108:30 — HSODF: A Homogeneous Framework for Second-Order Methods

  • Chang He, Shanghai University of Finance And Economics
  • Yuntian Jiang, Shanghai University of Finance And Economics
  • Chuwen Zhang, Shanghai University of Finance And Economics
  • Dongdong Ge, Shanghai Jiao Tong University
  • Bo Jiang, Shanghai University of Finance And Economics
  • Yinyu Ye, Stanford University

We introduce a homogeneous second-order descent framework (HSODF) for nonconvex and convex optimization based on the generalized homogeneous model (GHM). In comparison to the Newton steps, the GHM can be solved by extremal symmetric eigenvalue procedures and thus grant an advantage in ill-conditioned problems. We show that HSODF is able to recover some well-known second-order methods, such as trust-region methods and gradient regularized methods while maintaining comparable iteration complexity bounds. We propose specific variants in the framework. Finally, we show HSODM can be used in reinforcement learning, linear systems and interior point methods.

209:00 — Descent properties of an Anderson accelerated gradient method with restarting

Anderson Acceleration (AA) is a popular acceleration technique to enhance the convergence of fixed-point iterations. The analysis of AA approaches typically focuses on the convergence behavior of a corresponding fixed-point residual, while the behavior of the underlying objective function values along the accelerated iterates is currently not well understood.
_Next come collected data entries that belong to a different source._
File: src/rtl/alu_issue.sv
// Issue/writeback controller for the bit-serial ALU: decodes RV32I OP/OP-IMM into an ALU op,
// runs the start/done handshake with operands held in registers, and drives the register-file write port.
module alu_issue #(
    parameter int DATA_W       = 32,
    parameter int DRAIN_CYCLES = 64
) (
    input  logic              clk,
    input  logic              rst,
    input  logic              in_valid,
    output logic              in_ready,
    input  logic [6:0]        in_opcode,
    input  logic [2:0]        in_func3,
    input  logic [6:0]        in_func7,
    input  logic [11:0]       in_imm,
    input  logic [DATA_W-1:0] in_rs1_data,
    input  logic [DATA_W-1:0] in_rs2_data,
    input  logic [4:0]        in_rd_addr,
    output logic [DATA_W-1:0] alu_rs1,
    output logic [DATA_W-1:0] alu_rs2,
    output logic [3:0]        alu_op,
    output logic              alu_start,
    input  logic              alu_done,
    input  logic [DATA_W-1:0] alu_rd,
    output logic              wb_valid,
    input  logic              wb_ready,
    output logic [4:0]        wb_addr,
    output logic [DATA_W-1:0] wb_data,
    output logic              illegal
);

    localparam int         CNT_W   = (DRAIN_CYCLES > 1) ? $clog2(DRAIN_CYCLES) : 1;
    localparam logic [6:0] OPC_OP  = 7'b0110011;
    localparam logic [6:0] OPC_IMM = 7'b0010011;
    localparam logic [6:0] F7_ALT  = 7'b0100000;

    typedef enum logic [2:0] {
        S_DRAIN,
        S_IDLE,
        S_START,
        S_WAIT,
        S_WB
    } state_t;

    state_t             state;
    logic [CNT_W-1:0]   drain_cnt;
    logic [4:0]         rd_q;

    logic               dec_legal;
    logic [3:0]         dec_op;
    logic [DATA_W-1:0]  dec_b;

    // Decode of the instruction presented on the input port.
    always_comb begin
        dec_legal = 1'b0;
        dec_op    = {1'b0, in_func3};
        dec_b     = in_rs2_data;
        case (in_opcode)
            OPC_OP: begin
                dec_op    = {in_func7[5], in_func3};
                dec_legal = (in_func7 == 7'd0) ||
                            ((in_func7 == F7_ALT) && ((in_func3 == 3'b000) || (in_func3 == 3'b101)));
            end
            OPC_IMM: begin
                // Only SRAI uses imm[10] as the alternate bit; ADDI never becomes SUB.
                dec_op = {(in_func3 == 3'b101) & in_imm[10], in_func3};
                dec_b  = {{(DATA_W-12){in_imm[11]}}, in_imm};
                case (in_func3)
                    3'b001:  dec_legal = (in_imm[11:5] == 7'd0);
                    3'b101:  dec_legal = (in_imm[11:5] == 7'd0) || (in_imm[11:5] == F7_ALT);
                    default: dec_legal = 1'b1;
                endcase
            end
            default: ;
        endcase
    end

    always_ff @(posedge clk or negedge rst) begin
        if (!rst) begin
            state     <= S_DRAIN;
            drain_cnt <= '0;
            rd_q      <= '0;
            in_ready  <= 1'b0;
            alu_start <= 1'b0;
            alu_rs1   <= '0;
            alu_rs2   <= '0;
            alu_op    <= '0;
            wb_valid  <= 1'b0;
            wb_addr   <= '0;
            wb_data   <= '0;
            illegal   <= 1'b0;
        end else begin
            illegal <= 1'b0;
            case (state)
                // The ALU is not reset; give any in-flight operation time to finish.
                S_DRAIN: begin
                    if (drain_cnt == CNT_W'(DRAIN_CYCLES - 1)) begin
                        state    <= S_IDLE;
                        in_ready <= 1'b1;
                    end else begin
                        drain_cnt <= drain_cnt + 1'b1;
                    end
                end
                S_IDLE: begin
                    if (in_valid && in_ready) begin
                        alu_rs1 <= in_rs1_data;
                        alu_rs2 <= dec_b;
                        alu_op  <= dec_op;
                        rd_q    <= in_rd_addr;
                        if (dec_legal) begin
                            state     <= S_START;
                            alu_start <= 1'b1;
                            in_ready  <= 1'b0;
                        end else begin
                            illegal <= 1'b1;
                        end
                    end
                end
                S_START: begin
                    alu_start <= 1'b0;
                    state     <= S_WAIT;
                end
                S_WAIT: begin
                    if (alu_done) begin
                        wb_data <= alu_rd;
                        if (rd_q == 5'd0) begin
                            state    <= S_IDLE;
                            in_ready <= 1'b1;
                        end else begin
                            state    <= S_WB;
                            wb_valid <= 1'b1;
                            wb_addr  <= rd_q;
                        end
                    end
                end
                S_WB: begin
                    if (wb_ready) begin
                        wb_valid <= 1'b0;
                        in_ready <= 1'b1;
                        state    <= S_IDLE;
                    end
                end
                default: state <= S_DRAIN;
            endcase
        end
    end

endmodule
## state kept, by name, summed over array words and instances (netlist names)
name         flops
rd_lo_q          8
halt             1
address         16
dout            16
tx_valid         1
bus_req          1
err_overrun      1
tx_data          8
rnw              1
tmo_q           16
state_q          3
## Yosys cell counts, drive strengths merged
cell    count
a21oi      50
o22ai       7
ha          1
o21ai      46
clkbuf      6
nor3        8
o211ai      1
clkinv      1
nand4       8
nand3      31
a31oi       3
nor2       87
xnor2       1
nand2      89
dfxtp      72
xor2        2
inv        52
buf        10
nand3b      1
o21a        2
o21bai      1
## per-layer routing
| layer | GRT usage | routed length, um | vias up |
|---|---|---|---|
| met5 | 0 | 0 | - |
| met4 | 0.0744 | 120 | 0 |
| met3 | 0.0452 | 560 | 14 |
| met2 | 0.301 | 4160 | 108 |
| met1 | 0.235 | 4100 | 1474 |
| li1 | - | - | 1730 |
[src/rtl/wisc_pkg.sv]
// Shared WISC ISA definitions: opcodes, field positions and the instruction encoder.
// Used by both the encoder front end and the decoder.
package wisc_pkg;

  localparam logic [3:0] OP_ADD    = 4'h0;
  localparam logic [3:0] OP_SUB    = 4'h1;
  localparam logic [3:0] OP_XOR    = 4'h2;
  localparam logic [3:0] OP_RED    = 4'h3;
  localparam logic [3:0] OP_SLL    = 4'h4;
  localparam logic [3:0] OP_SRA    = 4'h5;
  localparam logic [3:0] OP_ROR    = 4'h6;
  localparam logic [3:0] OP_PADDSB = 4'h7;
  localparam logic [3:0] OP_LW     = 4'h8;
  localparam logic [3:0] OP_SW     = 4'h9;
  localparam logic [3:0] OP_LLB    = 4'hA;
  localparam logic [3:0] OP_LHB    = 4'hB;
  localparam logic [3:0] OP_B      = 4'hC;
  localparam logic [3:0] OP_BR     = 4'hD;
  localparam logic [3:0] OP_PCS    = 4'hE;
  localparam logic [3:0] OP_HLT    = 4'hF;

  localparam int INSTR_W   = 16;
  localparam int OP_LSB    = 12;
  localparam int RD_LSB    = 8;
  localparam int RS_LSB    = 4;
  localparam int RT_LSB    = 0;
  localparam int OFF4_LSB  = 0;
  localparam int IMM8_LSB  = 0;
  localparam int COND_LSB  = 9;
  localparam int OFF9_LSB  = 0;
  // Memory ops place rt in the destination slot.
  localparam int MEMRT_LSB = 8;

  typedef struct packed {
    logic [3:0] opcode;
    logic [3:0] rd;
    logic [3:0] rs;
    logic [3:0] rt;
    logic [3:0] off4;
    logic [7:0] imm8;
    logic [8:0] off9;
    logic [2:0] cond;
  } instr_fields_t;

  function automatic logic [INSTR_W-1:0] encode(input instr_fields_t f);
    logic [INSTR_W-1:0] w;
    w = '0;
    w[OP_LSB +: 4] = f.opcode;
    case (f.opcode)
      OP_ADD, OP_SUB, OP_XOR, OP_RED, OP_PADDSB: begin
        w[RD_LSB +: 4] = f.rd;
        w[RS_LSB +: 4] = f.rs;
        w[RT_LSB +: 4] = f.rt;
      end
      OP_SLL, OP_SRA, OP_ROR: begin
        w[RD_LSB +: 4]   = f.rd;
        w[RS_LSB +: 4]   = f.rs;
        w[OFF4_LSB +: 4] = f.off4;
      end
      OP_LW, OP_SW: begin
        w[MEMRT_LSB +: 4] = f.rt;
        w[RS_LSB +: 4]    = f.rs;
        w[OFF4_LSB +: 4]  = f.off4;
      end
      OP_LLB, OP_LHB: begin
        w[RD_LSB +: 4]   = f.rd;
        w[IMM8_LSB +: 8] = f.imm8;
      end
      OP_B: begin
        w[COND_LSB +: 3] = f.cond;
        w[OFF9_LSB +: 9] = f.off9;
      end
      OP_BR: begin
        w[COND_LSB +: 3] = f.cond;
        w[RS_LSB +: 4]   = f.rs;
      end
      OP_PCS:  w[RD_LSB +: 4] = f.rd;
      default: ;
    endcase
    return w;
  endfunction

endpackage

[src/rtl/instr_fifo.sv]
// Non-bypassing circular FIFO; head reads zero when empty.
module instr_fifo #(
  parameter int DEPTH = 4,
  parameter int WIDTH = 16
) (
  input  logic                     clk,
  input  logic                     rst_n,
  input  logic                     i_push,
  input  logic [WIDTH-1:0]         i_wdata,
  input  logic                     i_pop,
  output logic [WIDTH-1:0]         o_rdata,
  output logic [$clog2(DEPTH):0]   o_count,
  output logic                     o_full,
  output logic                     o_empty
);
  localparam int AW = $clog2(DEPTH);
  localparam int CW = AW + 1;

  logic [WIDTH-1:0] r_mem [DEPTH];
  logic [AW-1:0]    r_wptr, r_rptr;
  logic [CW-1:0]    r_count;
  logic             w_push, w_pop;

  assign o_full  = (r_count == CW'(DEPTH));
  assign o_empty = (r_count == '0);
  assign w_push  = i_push & ~o_full;
  assign w_pop   = i_pop & ~o_empty;
  assign o_count = r_count;
  assign o_rdata = o_empty ? '0 : r_mem[r_rptr];

  // Storage is deliberately not reset; the empty mask hides stale entries.
  always_ff @(posedge clk) begin
    if (w_push) r_mem[r_wptr] <= i_wdata;
  end

  always_ff @(posedge clk) begin
    if (!rst_n) begin
      r_wptr  <= '0;
      r_rptr  <= '0;
      r_count <= '0;
    end else begin
      if (w_push) r_wptr <= (r_wptr == AW'(DEPTH-1)) ? '0 : r_wptr + 1'b1;
      if (w_pop)  r_rptr <= (r_rptr == AW'(DEPTH-1)) ? '0 : r_rptr + 1'b1;
      case ({w_push, w_pop})
        2'b10:   r_count <= r_count + 1'b1;
        2'b01:   r_count <= r_count - 1'b1;
        default: r_count <= r_count;
      endcase
    end
  end

endmodule

[src/rtl/instr_encoder.sv]
// Instruction encoder front end: encodes field requests into 16-bit words,
// queues them for the decoder and blocks input after an HLT until resumed.
module instr_encoder
  import wisc_pkg::*;
(
  input  logic        clk,
  input  logic        rst_n,
  input  logic        in_valid,
  output logic        in_ready,
  input  logic [3:0]  opcode,
  input  logic [3:0]  rd,
  input  logic [3:0]  rs,
  input  logic [3:0]  rt,
  input  logic [3:0]  offset_4bit,
  input  logic [7:0]  immediate_8bit,
  input  logic [8:0]  offset_9bit,
  input  logic [2:0]  condition,
  output logic        instr_valid,
  input  logic        instr_ready,
  output logic [15:0] instruction,
  output logic [2:0]  count,
  output logic        halted,
  input  logic        resume
);
  instr_fields_t      w_fields;
  logic [15:0]        w_word;
  logic               w_accept, w_hlt_acc, w_full, w_empty;
  logic               r_halted;

  assign w_fields = '{opcode: opcode, rd: rd, rs: rs, rt: rt, off4: offset_4bit,
                      imm8: immediate_8bit, off9: offset_9bit, cond: condition};
  assign w_word    = encode(w_fields);
  assign in_ready  = ~w_full & ~r_halted;
  assign w_accept  = in_valid & in_ready;
  assign w_hlt_acc = w_accept & (opcode == OP_HLT);

  // HLT acceptance takes priority over a coincident resume.
  always_ff @(posedge clk) begin
    if (!rst_n)         r_halted <= 1'b0;
    else if (w_hlt_acc) r_halted <= 1'b1;
    else if (resume)    r_halted <= 1'b0;
  end

  instr_fifo #(.DEPTH(4), .WIDTH(16)) u_fifo (
    .clk     (clk),
    .rst_n   (rst_n),
    .i_push  (w_accept),
    .i_wdata (w_word),
    .i_pop   (instr_ready),
    .o_rdata (instruction),
    .o_count (count),
    .o_full  (w_full),
    .o_empty (w_empty)
  );

  assign instr_valid = ~w_empty;
  assign halted      = r_halted;

endmodule
[config.mk]
export PLATFORM = sky130hd
export DESIGN_NAME = instr_encoder
export DESIGN_NICKNAME = d
export VERILOG_FILES = /design/src/rtl/wisc_pkg.sv /design/src/rtl/instr_fifo.sv /design/src/rtl/instr_encoder.sv
export SDC_FILE = /design/constraint.sdc
export NUM_CORES = 1
export LEC_CHECK = 0
export BUFFER_PORTS_ARGS = -buffer_cell sky130_fd_sc_hd__buf_2
export CAP_MARGIN = 20
export CELL_PAD_IN_SITES_DETAIL_PLACEMENT = 1
export CELL_PAD_IN_SITES_GLOBAL_PLACEMENT = 1
export CORE_UTILIZATION = 49
export DETAILED_ROUTE_END_ITERATION = 16
export GPL_ROUTABILITY_DRIVEN = 0
export HOLD_SLACK_MARGIN = 0.1
export PLACE_DENSITY = 0.95
export SETUP_SLACK_MARGIN = 0.3
export SLEW_MARGIN = 5
export SYNTH_ARGS = -nofsm -noshare
export SYNTH_HDL_FRONTEND = slang
export SYNTH_SLANG_ARGS = --single-unit
[constraint.sdc]
create_clock -name clk -period 3.9 [get_ports clk]
set_clock_uncertainty 0.05 [all_clocks]
set_input_delay 0.195 -clock clk [delete_from_list [all_inputs] [get_ports clk]]
set_output_delay 0.195 -clock clk [all_outputs]
set_load 0.02 [all_outputs]
Yosys cells after proc, flatten, opt, wreduce, memory -nomap -nowiden --
Memories as Yosys holds them, arrays and structs flattened. A register that Yosys moved wholly into a read port is not among the register bits. Cells that the tools add are included.
Word-level totals: register bits after elaboration 8, RAM bits 64, input bits 45, memories kept 1, output and inout port bits 22
Memory list:
- u_fifo.r_mem | words 4, width 16, rd ports 1, clocked after memory_dff 1, wr ports 1, RTL line instr_fifo.sv:19 | logic [WIDTH-1:0] r_mem [DEPTH];
Operators by class: mux-type cells 14, add/sub/neg operators 4, eq/ne operators 20, bitwise gates (word level) 8, reductions and logical operators 11
Operator list (count):
- equality test 4 bit (second input constant) | 8
- OR reduction 11 bit | 2
- equality test 4 x 3 -> 1 bit (second input constant) | 4
- 2-to-1 mux 16 bit | 1
- one-hot mux 4 bit (4 select lines) | 1
- one-hot mux 4 bit (3 select lines) | 1
- OR reduction 5 bit | 2
- one-hot mux 3 bit (3 select lines) | 1
- equality test 4 x 2 -> 1 bit (second input constant) | 2
- 2-to-1 mux 2 bit | 4
- equality test 2 bit (second input constant) | 3
- one-hot mux 3 bit (2 select lines) | 1
- OR reduction 2 bit | 3
- bitwise AND 1 bit | 5
- adder 2 x 1 -> 2 bit (second input constant) | 2
- equality test 4 x 1 -> 1 bit (second input constant) | 1
- logical NOT 4 bit | 1
- 2-to-1 mux 1 bit | 4
- nonzero test 2 bit | 2
- adder 3 x 1 -> 3 bit (second input constant) | 1
- equality test 3 bit (second input constant) | 1
- logical NOT 3 bit | 1
- inverter 1 bit | 3
- one-hot mux 1 bit (3 select lines) | 1
- other kinds (2) | 2

Longest topological paths before layout --
depth after elaboration 7, depth in mapped cells 9, mapped depth without buffers 9

Modules after synthesis --
Synthesis repeated with hierarchy kept, for this count alone.
Unflattened totals: cells, all modules 215, area total of the unflattened synthesis 3473.3 sq um
Modules (own cells, without submodules):
- instr_fifo | sequential area each 2102.0 sq um, instances 1, area each 3025.4 sq um, cells an instance 157
- instr_encoder | sequential area each 20.0 sq um, instances 1, area each 447.9 sq um, cells an instance 58

Worst setup path before layout --
OpenSTA, ideal clock, no wires.
kind register to register, from reg u_fifo.r_count[2], in the netlist u_fifo.o_count[2], to reg u_fifo.r_count[2], in the netlist u_fifo.o_count[2], library setup time 0.076 ns, path buffers 0, arrival 2.165 ns, required time 3.774 ns, slack 1.609 ns, period minus slack after synthesis 2.291 ns, stages on the path, launching flop included 10, path through dfxtp_1 -> nor3b_1 -> nor3b_2 -> inv_1 -> ha_1 -> inv_1 -> fa_1 -> xor2_1 -> or3_1 -> a21boi_0
On the way: cells in the longest elaborated chain, start to end 7
Ends and longest elaborated chain:
- from (decl) | RTL line instr_fifo.sv:21 | logic [CW-1:0] r_count;
- from (signal assigned) | RTL line instr_fifo.sv:45 | 2'b10: r_count <= r_count + 1'b1;
- from (signal assigned) | RTL line instr_fifo.sv:46 | 2'b01: r_count <= r_count - 1'b1;
- from (signal assigned) | RTL line instr_fifo.sv:47 | default: r_count <= r_count;
- equality test 3 bit | RTL line instr_fifo.sv:24 | assign o_full = (r_count == CW'(DEPTH));
- inverter 1 bit | RTL line instr_fifo.sv:26, instr_encoder.sv:33
- bitwise AND 1 bit | RTL line instr_encoder.sv:33 | assign in_ready = ~w_full & ~r_halted;
- bitwise AND 1 bit | RTL line instr_encoder.sv:34 | assign w_accept = in_valid & in_ready;
- bitwise AND 1 bit | RTL line instr_fifo.sv:26 | assign w_push = i_push & ~o_full;
- equality test 2 x 1 -> 1 bit or equality test 2 bit (tied branches) | RTL line instr_fifo.sv:44 | case ({w_push, w_pop})
- one-hot mux 3 bit (2 select lines) or nonzero test 2 bit (tied branches)
Several ways; a longest one is shown, not always the timed one. A chain may end at the register's enable or synchronous reset.

Final worst setup path --
Ends and elaborated chain as after synthesis.

==> results.ini <==
[setup_path]
slowest_stage = dfxtp_1
critPathBufInv = 2
crit_fanout = 8
cp-startpoint = u_fifo.o_count[2]$_SDFFE_PN0P_
critical_path_required_ns = 4.10
worstRegToRegCells = 9
path_delay_family = simple AND/OR/NAND/NOR gates
crit_type = register to register
path_cells = nor3b_1 -> nor3b_2 -> inv_1 -> ha_1 -> inv_1 -> fa_1 -> xor2_1 -> or3_1 -> a21boi_0
startpoint_type = register
crit_path_end_kind = register
reg2reg_slack_ns = 1.36
crit_top_cell = inv_1
cpPeakStageDelay_ns = 0.46
crit_arrival_ns = 2.74
r2r-start = u_fifo.o_count[2]$_SDFFE_PN0P_
r2r_end = u_fifo.o_count[2]$_SDFFE_PN0P_

[die]
start_util_pct = 52.0
ioPinCount = 67
dieHeight_um = 85.0
die_x_um = 85.0
core-area_um2 = 6490
die-area_um2 = 7230
row_count = 29

[global_routing]
top_usage_layer = met2
grtUsageMet3_pct = 6.03
grt_pass1_vias = 2262
use_met2_pct = 43.2
grt_first_pass_wirelength_um = 12800
grt_max_degree = 24
grt.total_usage_pct = 25.1
antenna_found_initial = 0
grt_util_met1_pct = 30.9
overflow = 0

[cells_and_area]
drive_gt1_share_pct = 38.4
seqCellArea_um2 = 2120
antenna_cells = 0
fin_area_um2 = 3990
layout_common_cells = 66 x buf_2, 64 x edfxtp_1, 18 x nor2b_1
syn_to_final_growth_pct = 18.1
fill_cells = 643
multiInputGateArea_um2 = 1130
final_common_cell = buf_2
nNetsFinal = 328

[logic_synthesis]
synthesis.nets = 261
syn-cell-area_um2 = 3380
ys_ff_latch = 74
postSynthAreaPerCell_um2 = 16.2
ys_types = 40
synth-seq-area-share_pct = 62.8
yosys_warnings = 0
synthCells = 209

[power_and_ir_drop]
powerDensity_nw_per_um2 = 644
irDropWorstVdd_v = 0.000311
power.leakage_uw = 0.00155

[sta]
fin_crit_ns = 2.54
min_period_over_period_pct = 65.3
hold_viol_final = 0
rsz0062_at_grt = false
finalSetupViolCount = 0
maxSlewHeadroom_pct = 38.1
max_slew.worst_pin.slew_ns = 0.928
fin_setup_tns_ns = 0
slew_violations = 0
fmax_ghz = 0.393

[worst_hold_path]
hold-path-cell-count = 1
holdPathEnd = u_fifo.r_mem[3][12]$_DFFE_PP_
min-delay-start = opcode[0]
hold_path_class = input pin to register

[detailed_routing]
vias_per_cell = 5.93
wl_per_cell_um = 23.2
vias = 2124
drc = 0
drt_iter0_drc = 184
first_pass_iters = 4
wirelength_um = 8320
ant_nets = 0

[place]
placed_cell_area_um2 = 3720
numPortBuffers = 66
hpwl_um = 5640

[job]
drv_cap = 0

[run_status]
status = finished, final reports clean

[cts]
clkTransAtPathRegs_ns = 0.08
cts_setup_buffers = 0
ctsHoldBuffers = 0
cts_root_buf = clkbuf_8
htreeDepth = 3
cts_buffers = 9
cts.path.max_buffers = 2
cts_tree = built
insertion_delay_ns = 0.33
cts_resized = 0
clkSinkCount = 74

[routing by layer]
layer	part of all wire [%]	vias to the layer above
met5	0	-
met4	1.5	0
met3	5.7	8
met2	53	100
met1	39	1063
li1	-	953
[sequential cells by signal (all words and copies together) (netlist names), named ones only]
register        cells
u_fifo.o_count      3
u_fifo.r_mem       64
u_fifo.r_wptr       2
u_fifo.r_rptr       2
halted              1
[worst max path at each step]
stage                                                 to  depth (start not counted)  slack [ns]
after global placement    u_fifo.o_count[2]$_SDFFE_PN0P_                          9        1.66
after CTS                 u_fifo.o_count[2]$_SDFFE_PN0P_                          9        1.37
after detailed placement  u_fifo.o_count[2]$_SDFFE_PN0P_                          9        1.44
after global routing      u_fifo.o_count[2]$_SDFFE_PN0P_                          9        1.20
final                     u_fifo.o_count[2]$_SDFFE_PN0P_                          9        1.36
after floorplan           u_fifo.o_count[2]$_SDFFE_PN0P_                          9        1.61
[metrics by stage]
step           hold slack [ns]  util, %  setup slack, ns  power [uW]  cells
5_1_grt                  0.105     61.4             1.20        2680    358
2_1_floorplan            0.244        -             1.61        1560    209
4_1_cts                  0.116     61.3             1.37        2580    357
6_report                 0.121     61.4             1.36        2570    358
3_5_place_dp             0.443     57.3             1.44        1810    341
3_3_place_gp             0.431     57.3             1.66        1740    341
[synthesized netlist by cell type, drive strengths merged]
cell type   n  area [um^2]
a21boi      2         15.0
a21o        1         7.51
a221o      11          115
a22o        8         70.1
a31oi       1         6.26
a41o        1         10.0
and2        6         37.5
and2b       1         8.76
and3        5         32.5
and3b       4         35.0
and4bb      1         12.5
buf         8         73.8
clkbuf      4         16.3
dfxtp      10          200
edfxtp     64         1920
fa          1         20.0
ha          6         75.1
inv         9         33.8
mux2i       3         30.0
mux4       16          360
nand2       9         33.8
nor2        4         15.0
nor2b      19          126
nor3        1         10.0
nor3b       2         20.0
o21ai       4         20.0
o2bb2ai     1         8.76
o31ai       1         12.5
or3         2         12.5
or4b        1         10.0
xnor2       2         17.5
xor2        1         8.76
[logic make-up after synthesis]
kind of cell,share of synthesized area [%]
AOI/OAI and AO/OA,7.86
xor gates and xnor gates,0.778
adders and majority gates,2.82
buffers and inverters,3.67
DFF,62.8
muxes,11.6
and+or+nand+nor,10.5
[area by class of cell]
| type | count | share of cell area (%) |
|---|---|---|
| clock buffers | 11 | 3.29 |
| clock inverters | 5 | 3.23 |
| inverters | 9 | 0.847 |
| multi-input cells | 114 | 28.4 |
| flip-flops and latches | 74 | 53.2 |
| well taps | 77 | 2.42 |
| repair buffers | 68 | 8.66 |
[power breakdown]
part	internal [uW]	switching [uW]	leakage, uW
Clock	492	271	0.000128
Sequential	972	61.5	0.000673
Combinational	320	453	0.000753
Total	1780	786	0.00155
No activity file was read; power rests on OpenSTA's default activity.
In this talk, we present new results showing that AA with restarting is a local descent method which can decrease the objective function faster than the gradient method. These insights provide a novel perspective on the convergence analysis of AA in nonconvex optimization. Numerical experiments are conducted to illustrate our theoretical findings.

309:30 — ** CANCELLED ** Online Learning Guided Quasi-Newton Methods: Improved Global Non-asymptotic Guarantees

Quasi-Newton (QN) methods are popular iterative algorithms known for their superior practical performance compared to Gradient Descent (GD)-type methods. However, the existing theoretical results for this class of algorithms do not sufficiently justify their advantage over GD-type methods. In this talk, we discuss our recent efforts to address this issue. Specifically, in the strongly convex setting, we propose the first “globally” convergent QN method that achieves an explicit “non-asymptotic superlinear” rate. We show that the rate presented for our method is provably faster than GD after at most $O(d)$ iterations, where $d$ is the problem dimension. Additionally, in the convex setting, we present an accelerated variant of our proposed method that provably outperforms the accelerated gradient method and converges at a rate of $O(\min\{1/k^2, \sqrt{d \log k }/ k^{2.5}\})$, where $k$ is the number of iterations. To attain these results, we diverge from conventional approaches and construct our QN methods based on the Hybrid Proximal Extragradient (HPE) framework and its accelerated variants. Furthermore, a pivotal algorithmic concept underpinning our methodologies is an online learning framework for updating the Hessian approximation matrices. Specifically, we relate our method's convergence rate to the regret of a specific online convex optimization problem in the matrix space and choose the sequence of Hessian approximation matrices to minimize its overall regret.

410:00 — Adam-family Methods for Nonsmooth Optimization with Convergence Guarantees

  • Nachuan Xiao, National University of Singapore
  • Xiaoyin Hu, Hangzhou City University
  • Xin Liu, Academy Of Mathematics And Systems Science, Chinese Academy Of Sciences
  • Kim Chuan Toh, National University of Singapore

In this talk, we present a comprehensive study on the convergence properties of Adam-family methods for nonsmooth optimization, especially in the training of nonsmooth neural networks. We introduce a novel two-timescale framework that adopts a two-timescale updating scheme, and prove its convergence properties under mild assumptions. We prove that under mild conditions, any cluster point of the sequence generated by our proposed framework is a stationary point of the objective function in the sense of the conservative field. Furthermore, we establish that under mild conditions with randomly chosen initial points and stepsizes, almost surely, any cluster point of the sequence is a Clarke stationary point of the objective function, independent of the chosen conservative field. Our proposed framework encompasses various popular Adam-family methods, providing convergence guarantees for these methods in training nonsmooth neural networks. Furthermore, we develop stochastic subgradient methods that incorporate gradient clipping techniques for training nonsmooth neural networks with heavy-tailed noise. Through our framework, we prove that under heavy-tailed evaluation noises that are only assumed to be integrable, our proposed gradient clipping methods conform to the proposed framework. As a result, the convergence properties of these gradient clipping methods directly follow those established for our proposed framework under mild conditions. Extensive numerical experiments demonstrate the high efficiency and robustness of our proposed methods.